**src/rtl/axi4_dma_read_stream.sv**
```systemverilog
// AXI4 read-master DMA: fetches a contiguous block of beats in 4 KB-safe INCR bursts
// and forwards the read data unbuffered as an AXI4-Stream.
module axi4_dma_read_stream #(
    parameter int                      AXI_ID_WIDTH    = 6,
    parameter int                      AXI_ADDR_WIDTH  = 49,
    parameter int                      AXI_DATA_SIZE   = 4,
    parameter int                      AXI_DATA_WIDTH  = 8 << AXI_DATA_SIZE,
    parameter int                      AXI_LEN_WIDTH   = 8,
    parameter int                      LEN_WIDTH       = 32,
    parameter int                      MAX_BURST       = 16,
    parameter int                      MAX_OUTSTANDING = 4,
    parameter logic [AXI_ID_WIDTH-1:0] ARID            = '0
) (
    input  logic                      clk,
    input  logic                      reset,
    input  logic                      start,
    input  logic [AXI_ADDR_WIDTH-1:0] start_addr,
    input  logic [LEN_WIDTH-1:0]      start_len,
    output logic                      busy,
    output logic                      done,
    output logic                      err,
    output logic [AXI_ID_WIDTH-1:0]   m_axi4_arid,
    output logic [AXI_ADDR_WIDTH-1:0] m_axi4_araddr,
    output logic [AXI_LEN_WIDTH-1:0]  m_axi4_arlen,
    output logic [2:0]                m_axi4_arsize,
    output logic [1:0]                m_axi4_arburst,
    output logic                      m_axi4_arlock,
    output logic [3:0]                m_axi4_arcache,
    output logic [2:0]                m_axi4_arprot,
    output logic [3:0]                m_axi4_arqos,
    output logic                      m_axi4_aruser,
    output logic                      m_axi4_arvalid,
    input  logic                      m_axi4_arready,
    input  logic [AXI_ID_WIDTH-1:0]   m_axi4_rid,
    input  logic [AXI_DATA_WIDTH-1:0] m_axi4_rdata,
    input  logic [1:0]                m_axi4_rresp,
    input  logic                      m_axi4_rlast,
    input  logic                      m_axi4_rvalid,
    output logic                      m_axi4_rready,
    output logic [AXI_DATA_WIDTH-1:0] m_axis_tdata,
    output logic                      m_axis_tlast,
    output logic                      m_axis_tvalid,
    input  logic                      m_axis_tready
);
    localparam int OUT_W = $clog2(MAX_OUTSTANDING + 1);

    typedef enum logic [1:0] {IDLE, ISSUE, WAIT} state_t;

    state_t                    state;
    logic [AXI_ADDR_WIDTH-1:0] cur_addr;
    logic [LEN_WIDTH-1:0]      ar_remaining;
    logic [LEN_WIDTH-1:0]      rx_remaining;
    logic [LEN_WIDTH-1:0]      burst_beats;
    logic [LEN_WIDTH-1:0]      next_beats;
    logic [OUT_W-1:0]          outstanding;
    logic                      ar_fire;
    logic                      r_fire;
    logic                      r_last_fire;
    logic                      unused_sig;

    // Largest burst that fits the remaining length, the burst cap and the current 4 KB page.
    function automatic logic [LEN_WIDTH-1:0] burst_len(input logic [LEN_WIDTH-1:0] remaining,
                                                       input logic [11:0]          page_off);
        logic [LEN_WIDTH-1:0] page_beats;
        logic [LEN_WIDTH-1:0] beats;
        page_beats = LEN_WIDTH'((13'h1000 - {1'b0, page_off}) >> AXI_DATA_SIZE);
        beats      = remaining;
        if (beats > LEN_WIDTH'(MAX_BURST)) beats = LEN_WIDTH'(MAX_BURST);
        if (beats > page_beats) beats = page_beats;
        return beats;
    endfunction

    assign next_beats  = burst_len(ar_remaining, cur_addr[11:0]);
    assign ar_fire     = m_axi4_arvalid & m_axi4_arready;
    assign r_fire      = m_axi4_rvalid & m_axi4_rready;
    assign r_last_fire = r_fire & m_axi4_rlast;
    assign unused_sig  = ^{m_axi4_rid, start_addr[AXI_DATA_SIZE-1:0]};

    assign m_axi4_arid    = ARID;
    assign m_axi4_arsize  = 3'(AXI_DATA_SIZE);
    assign m_axi4_arburst = 2'b01;
    assign m_axi4_arlock  = 1'b0;
    assign m_axi4_arcache = 4'b0011;
    assign m_axi4_arprot  = 3'b000;
    assign m_axi4_arqos   = 4'b0000;
    assign m_axi4_aruser  = 1'b0;

    // Stream backpressure stalls the R channel directly; nothing is buffered.
    assign m_axis_tdata  = m_axi4_rdata;
    assign m_axis_tvalid = m_axi4_rvalid & busy;
    assign m_axi4_rready = m_axis_tready & busy;
    assign m_axis_tlast  = (rx_remaining == LEN_WIDTH'(1));

    always_ff @(posedge clk) begin
        if (reset) begin
            state          <= IDLE;
            busy           <= 1'b0;
            done           <= 1'b0;
            err            <= 1'b0;
            m_axi4_arvalid <= 1'b0;
            m_axi4_araddr  <= '0;
            m_axi4_arlen   <= '0;
            cur_addr       <= '0;
            ar_remaining   <= '0;
            rx_remaining   <= '0;
            burst_beats    <= '0;
            outstanding    <= '0;
        end else begin
            done <= 1'b0;
            if (r_fire) begin
                rx_remaining <= rx_remaining - LEN_WIDTH'(1);
                if (m_axi4_rresp != 2'b00) err <= 1'b1;
            end
            if (ar_fire && !r_last_fire) outstanding <= outstanding + OUT_W'(1);
            else if (!ar_fire && r_last_fire) outstanding <= outstanding - OUT_W'(1);

            case (state)
                IDLE: begin
                    if (start) begin
                        err <= 1'b0;
                        if (start_len != '0) begin
                            cur_addr     <= {start_addr[AXI_ADDR_WIDTH-1:AXI_DATA_SIZE],
                                             {AXI_DATA_SIZE{1'b0}}};
                            ar_remaining <= start_len;
                            rx_remaining <= start_len;
                            busy         <= 1'b1;
                            state        <= ISSUE;
                        end else begin
                            done <= 1'b1;
                        end
                    end
                end
                ISSUE: begin
                    // arvalid drops after every handshake, so at most one AR per two cycles.
                    if (ar_fire) begin
                        cur_addr       <= cur_addr + (AXI_ADDR_WIDTH'(burst_beats) << AXI_DATA_SIZE);
                        ar_remaining   <= ar_remaining - burst_beats;
                        m_axi4_arvalid <= 1'b0;
                        if (ar_remaining == burst_beats) state <= WAIT;
                    end else if (!m_axi4_arvalid && outstanding < OUT_W'(MAX_OUTSTANDING) &&
                                 ar_remaining != '0) begin
                        m_axi4_arvalid <= 1'b1;
                        m_axi4_araddr  <= cur_addr;
                        m_axi4_arlen   <= AXI_LEN_WIDTH'(next_beats - LEN_WIDTH'(1));
                        burst_beats    <= next_beats;
                    end
                end
                WAIT: begin
                    if (rx_remaining == '0 && outstanding == '0) begin
                        done  <= 1'b1;
                        busy  <= 1'b0;
                        state <= IDLE;
                    end
                end
                default: state <= IDLE;
            endcase
        end
    end
endmodule
```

-----

Task to carry out: Return each line of the preceding material in which "ISSUE" can be found.

Task result:
    typedef enum logic [1:0] {IDLE, ISSUE, WAIT} state_t;
                            state        <= ISSUE;
                ISSUE: begin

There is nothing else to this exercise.